Goal of the exercise — Below is a listing. Write out exactly its lines between the one holding "place_density_lb_addon: 0.21" and the one holding "export TNS_END_PERCENT = 35", inclusive.

+ + +

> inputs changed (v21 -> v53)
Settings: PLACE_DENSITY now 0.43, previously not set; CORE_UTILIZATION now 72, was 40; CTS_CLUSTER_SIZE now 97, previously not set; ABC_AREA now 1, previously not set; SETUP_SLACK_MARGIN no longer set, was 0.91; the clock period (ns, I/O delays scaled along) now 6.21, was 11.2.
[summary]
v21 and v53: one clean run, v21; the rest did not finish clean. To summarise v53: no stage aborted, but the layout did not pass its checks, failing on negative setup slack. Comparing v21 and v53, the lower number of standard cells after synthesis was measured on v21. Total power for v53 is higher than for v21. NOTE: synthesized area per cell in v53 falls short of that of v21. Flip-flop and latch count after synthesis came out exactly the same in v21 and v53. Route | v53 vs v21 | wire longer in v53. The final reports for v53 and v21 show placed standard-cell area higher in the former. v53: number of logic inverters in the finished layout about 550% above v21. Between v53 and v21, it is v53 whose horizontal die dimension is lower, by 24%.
==> 01-23 <==
// mainModule
module mainModule(
		input clk, input reset,
		output [31:0] imem_addr, input [31:0] imem_data,
		output wb_alu_we, output [2:0] wb_alu_rd, output [31:0] wb_alu_data,
		output wb_mem_we, output [2:0] wb_mem_rd, output [7:0] wb_mem_data,
		output [3:0] flags
	);
	wire IF_flush, ID_flush, EX_flush; 
	wire pcWrite, p1_pipeline_regWrite;
	wire p2_pipeline_regWrite, p2_pipeline_stall;
	wire hu_pcWrite, hu_p1_regWrite, hu_stall;
	wire p3_pipeline_regWrite = 1'b1;
	wire [1:0]  f_mem_reg_rn_sel, f_alu_reg_rm_sel, f_alu_reg_rn_sel;	 
	wire [1:0] f_mem_reg_rd_sel;
	wire f_memStage_mem_rd_sel;
	wire [31:0] p2_pc_branchTarget, pc_jumpTarget; 
	wire [1:0] pcSrc;
	wire [15:0] p1_aluInstr, p1_memInstr;  
	wire [31:0] p1_pc_plus4;
	IFStage the_IFStage(
		clk, reset, p1_pipeline_regWrite, IF_flush, 
		pcWrite, 	p2_pc_branchTarget, pc_jumpTarget, 
		pcSrc,  
		p1_aluInstr, p1_memInstr, p1_pc_plus4,
		imem_addr, imem_data
	);
	wire p2_memRead, p2_memWrite, p2_alu_regWrite, p2_mem_regWrite, p2_flag_regWrite;
	wire p2_aluOp, p2_aluSrcB;
	wire p2_isBranch, p2_isJump; 
	wire p3_memRead, p3_memWrite, p3_alu_regWrite, p3_mem_regWrite;
	wire p4_alu_regWrite, p4_mem_regWrite;
	wire [2:0] p2_alu_rm, p2_alu_rn, p2_alu_rd, p2_mem_rn, p2_mem_rd;
	wire [2:0] p3_alu_rd, p3_mem_rd;
  ...
clock: 10.2 ns
lec_check: 0
cap_margin: 35
cell_pad_in_sites_detail_placement: 1
cell_pad_in_sites_global_placement: 3
core_aspect_ratio: 1.07
core_margin: 2
core_utilization: 67
cts_cluster_diameter: 245
cts_cluster_size: 19
min_routing_layer: met1
place_density: 0.89
setup_slack_margin: -0.75
slew_margin: 20
run.sh (not shown) runs the stock make flow with config.mk's settings and CLKGATE_MAP_FILE=.
==> 05-18 (differences from 01-23) <==
Settings changed: CAP_MARGIN 35 to 20, CELL_PAD_IN_SITES_DETAIL_PLACEMENT 1 to unset, CELL_PAD_IN_SITES_GLOBAL_PLACEMENT 3 to 0, CORE_ASPECT_RATIO 1.07 to unset, CORE_UTILIZATION 67 to 53, CTS_CLUSTER_SIZE 19 to unset, PLACE_DENSITY 0.89 to 0.64, SETUP_SLACK_MARGIN -0.75 to unset, TNS_END_PERCENT set to 15.
==> flow/constraint.sdc (replaced) <==
create_clock -name core_clock -period 2.66 [get_ports {clk}]
set_input_delay 0.5320 -clock core_clock [delete_from_list [all_inputs] [get_ports {clk}]]
set_output_delay 0.5320 -clock core_clock [all_outputs]
set_load 0.01 [all_outputs]
==> results <==
metric                                                                                   05-18                   01-23
Simple Share, Synth                                                                      0.211                   0.211
Distinct lib cells                                                                          84                      84
Leading cell type by number of instances after synthesis                               nand2_1                 nand2_1
Portion of synthesized cell area occupied by the leading cell type                       0.369                   0.369
Fraction of synthesized area in multiplexers                                            0.0410                  0.0410
Xor/xnor share of the synthesized area                                                  0.0337                  0.0337
Number of placement rows                                                                    92                      85
Die outline area                                                                    65,700 µm²              52,200 µm²
Post-synthesis average cell area                                                      7.62 µm²                7.62 µm²
Floorplan die width                                                                     256 µm                  221 µm
Core Util at FP                                                                          0.536                   0.674
Post-synth EDFFs                                                                             0                       0
Standard cell core area                                                             63,000 µm²              50,100 µm²
Cell Area, Synth                                                                    33,800 µm²              33,800 µm²
Die boundary height                                                                     256 µm                  236 µm
Post-Synth AOI/OAI Area                                                                  0.260                   0.260
Cell count after synthesis                                                               4,433                   4,433
Result of the run                                                   complete, but fails checks  stopped before the end
Failing step                                                                                 -    3_1_place_gp_skip_io
Layout check failures                                                     negative setup slack                       -
Setup of epsilon:
// comp_mult_top
module comp_mult_top #(
parameter NO_MULT   = 4     ,  
parameter APB_BADDR = 0     ,  
parameter SYS_AW    = 16    ,  
parameter REG_DW    = 16       
)(
input                    clk         ,  
input                    rst_n       ,  
input      [ SYS_AW-1:0] apb_paddr   ,  
input                    apb_psel    ,  
input                    apb_penable ,  
input                    apb_pwrite  ,  
input      [REG_DW -1:0] apb_pwdata  ,  
output                   apb_pready  ,  
output reg [REG_DW -1:0] apb_prdata  ,  
output reg               apb_pslverr ,  
output reg               mem_ce      ,  
output reg               mem_we      ,  
output reg [SYS_AW -1:0] mem_addr    ,  
output reg [     8 -1:0] mem_wr_data ,  
input      [     8 -1:0] mem_rd_data    
);
localparam DWIDTH = 8 ;
localparam IDLE   = 2'b00;  
localparam RD_OPS = 2'b01;  
localparam WORK   = 2'b10;  
localparam WR_RES = 2'b11;  
reg  [       REG_DW -1:0] op1_addr      ;  
reg  [       REG_DW -1:0] op2_addr      ;  
reg  [       REG_DW -1:0] res_addr      ;  
reg  [       REG_DW -1:0] no_op         ;  
reg  [       REG_DW -1:0] cfg_start     ;  
reg  [       REG_DW -1:0] sts_stop      ;  
wire                      wr_op1_addr   ;  
wire                      wr_op2_addr   ;  
wire                      wr_res_addr   ;  
wire                      wr_no_op      ;  
wire                      wr_cfg_start  ;  
wire                      wr_sts_stop   ;  
wire                      rd_sts_stop   ;  
wire                      rd_sts_state  ;  
wire                      sel_regs      ;  
reg                       op_val        ;  
wire                      op_rdy        ;  
wire [   2*2*DWIDTH -1:0] op_data       ;  
wire                      res_val       ;  
reg                       res_rdy       ;  
wire [2*2*(DWIDTH+1)-1:0] res_data      ;  
wire                      set_res_rdy   ;  
reg  [     3*DWIDTH -1:0] data_reg      ;  
reg  [            2 -1:0] sts_cstate    ;  
wire                      start         ;  
wire                      sw_rst        ;  
wire                      byte_rd_done  ;  
wire                      byte_wr_done  ;  
wire                      finish        ;  
wire                      next_op       ;  
reg                       mem_ce_d      ;  
  ...
Size: about 3400 cells after synthesis, ~180 flip-flops, ~89 I/O pins, ~23000 µm² of cells after synthesis.
clock: 4.86 ns
lec_check: 0
abc_area: 1
cap_margin: 15
core_margin: 2
core_utilization: 72
cts_cluster_diameter: 235
cts_cluster_size: 40
gpl_routability_driven: 0
gpl_timing_driven: 1
hold_slack_margin: -0.05
setup_slack_margin: 1.18
slew_margin: 20
run.sh (not shown) runs the stock make flow with config.mk's settings and CLKGATE_MAP_FILE=.
In the summary table, epsilon is marked failed, with error GRT-0116 raised in 5_1_grt.
Setup changes, epsilon to beta
Settings: CTS_CLUSTER_SIZE removed (was 40); SETUP_SLACK_MARGIN removed (was 1.18); ABC_AREA removed (was 1); CTS_CLUSTER_DIAMETER removed (was 235); CORE_UTILIZATION changed from 72 to 40; HOLD_SLACK_MARGIN removed (was -0.05); CAP_MARGIN changed from 15 to 20; GPL_ROUTABILITY_DRIVEN removed (was 0); GPL_TIMING_DRIVEN removed (was 1); the clock period (ns, I/O delays scaled along) changed from 4.86 to 9.39.
### Flow results
- The average instance area after synthesis of beta is higher than that of epsilon.
- beta finished all stages; the layout is clean.
- Post-synthesis cell type count (beta over epsilon): increase, about 44%
- Of beta and epsilon, beta shows the higher overall die area, with epsilon below it.

========
== job 5947 ==
Starting RTL as in the previous note.
clock: 10.0 ns
lec_check: 0
cap_margin: 10
core_aspect_ratio: 0.61
core_margin: 2
core_utilization: 16
cts_cluster_size: 98
gpl_timing_driven: 0
hold_slack_margin: 0.2
max_routing_layer: met5
min_routing_layer: met2
place_density_lb_addon: 0.21
slew_margin: 15
tns_end_percent: 35
Edits applied to the flow inputs when going from job 5947 to job 8809:
# job 5947
export LEC_CHECK = 0
export CAP_MARGIN = 10
export CORE_ASPECT_RATIO = 0.61
export CORE_MARGIN = 2
export CORE_UTILIZATION = 16
export CTS_CLUSTER_SIZE = 98
export GPL_TIMING_DRIVEN = 0
export HOLD_SLACK_MARGIN = 0.2
export MAX_ROUTING_LAYER = met5
export MIN_ROUTING_LAYER = met2
export PLACE_DENSITY_LB_ADDON = 0.21
export SLEW_MARGIN = 15
export TNS_END_PERCENT = 35
create_clock -name core_clock -period 10.0 [get_ports {clk}]
# job 8809
export LEC_CHECK = 0
export CAP_MARGIN = 20
export CORE_MARGIN = 2
export CORE_UTILIZATION = 16
export MAX_ROUTING_LAYER = met4
export MIN_ROUTING_LAYER = met2
export PLACE_DENSITY_LB_ADDON = 0.04
export SLEW_MARGIN = 20
create_clock -name core_clock -period 10.0 [get_ports {clk}]
==> comparison <==
Job 8809 vs job 5947 — number of placed instances, taps included dropped slightly. Clock group power for job 8809: about 2% down relative to job 5947. Comparing job 8809 against job 5947, there is no change at all in area fraction in full adders, half adders and majority gates. Diff job 5947..job 8809 | die area | negligible. Changes observed in job 8809 relative to job 5947: footprint of the flip-flops and latches did not really move; worst setup slack went up by 210 ps. Summary of the comparison: non-clock buffer count is lower in job 8809, relative to job 5947. Comparing job 8809 and job 5947, overall track demand over capacity in global routing is higher on job 8809.
Changes in job 6606 relative to job 8809:
# job 8809
export LEC_CHECK = 0
export CAP_MARGIN = 20
export CORE_MARGIN = 2
export CORE_UTILIZATION = 16
export MAX_ROUTING_LAYER = met4
export MIN_ROUTING_LAYER = met2
export PLACE_DENSITY_LB_ADDON = 0.04
export SLEW_MARGIN = 20
create_clock -name core_clock -period 10.0 [get_ports {clk}]
# job 6606
export LEC_CHECK = 0
export CAP_MARGIN = 15
export CELL_PAD_IN_SITES_GLOBAL_PLACEMENT = 2
export CORE_MARGIN = 2
export CORE_UTILIZATION = 40
export CTS_CLUSTER_DIAMETER = 258
export CTS_CLUSTER_SIZE = 100
export SLEW_MARGIN = 20
export TNS_END_PERCENT = 15
create_clock -name core_clock -period 10.0 [get_ports {clk}]
--- outcome ---
Side by side, shortest period the worst path allows turned out lower in job 6606 than in job 8809. Against job 8809, job 6606 reports a die width that is lower. Having completed the whole flow, job 6606 delivered a layout that passed the timing, design-rule and antenna checks. Summary — part of the power in combinational logic, job 6606 relative to job 8809: lower, by 2.9 points. Summary — post-detailed-routing wire length, job 6606 relative to job 8809: lower, by about 26%.
Edits applied to the flow inputs when going from job 6606 to job 8971:
# job 6606
export LEC_CHECK = 0
export CAP_MARGIN = 15
export CELL_PAD_IN_SITES_GLOBAL_PLACEMENT = 2
export CORE_MARGIN = 2
export CORE_UTILIZATION = 40
export CTS_CLUSTER_DIAMETER = 258
export CTS_CLUSTER_SIZE = 100
export SLEW_MARGIN = 20
export TNS_END_PERCENT = 15
create_clock -name core_clock -period 10.0 [get_ports {clk}]
# job 8971
export LEC_CHECK = 0
export CAP_MARGIN = 40
export CELL_PAD_IN_SITES_GLOBAL_PLACEMENT = 2
export CORE_MARGIN = 7
export CORE_UTILIZATION = 40
export CTS_CLUSTER_DIAMETER = 334
export CTS_CLUSTER_SIZE = 41
export SLEW_MARGIN = 20
export TNS_END_PERCENT = 15
create_clock -name core_clock -period 10.0 [get_ports {clk}]
Findings:
Job 8971 completed end to end with timing, DRC and antenna clean. Job 6606 went all the way through synthesis, placement and routing and the layout is clean on timing, DRC and antenna. Job 6606 → job 8971: wire length has remained practically unchanged, met3 track utilization from global routing saw a decrease. On total power, job 8971 tracks job 6606 almost exactly. Compared with job 6606, in job 8971 global-route wire length before repair shrank by about 0.35%, final-layout clock buffer total shows a reduction of 1. In job 8971, area growth from synthesis to final layout is higher than in job 6606. For the reported net switching power, job 8971 came in about 2% higher than job 6606 did.
No activity file was given, so power comes from the tool's default toggle rates.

+ + +

Result for this task —
place_density_lb_addon: 0.21
slew_margin: 15
tns_end_percent: 35
Edits applied to the flow inputs when going from job 5947 to job 8809:
# job 5947
export LEC_CHECK = 0
export CAP_MARGIN = 10
export CORE_ASPECT_RATIO = 0.61
export CORE_MARGIN = 2
export CORE_UTILIZATION = 16
export CTS_CLUSTER_SIZE = 98
export GPL_TIMING_DRIVEN = 0
export HOLD_SLACK_MARGIN = 0.2
export MAX_ROUTING_LAYER = met5
export MIN_ROUTING_LAYER = met2
export PLACE_DENSITY_LB_ADDON = 0.21
export SLEW_MARGIN = 15
export TNS_END_PERCENT = 35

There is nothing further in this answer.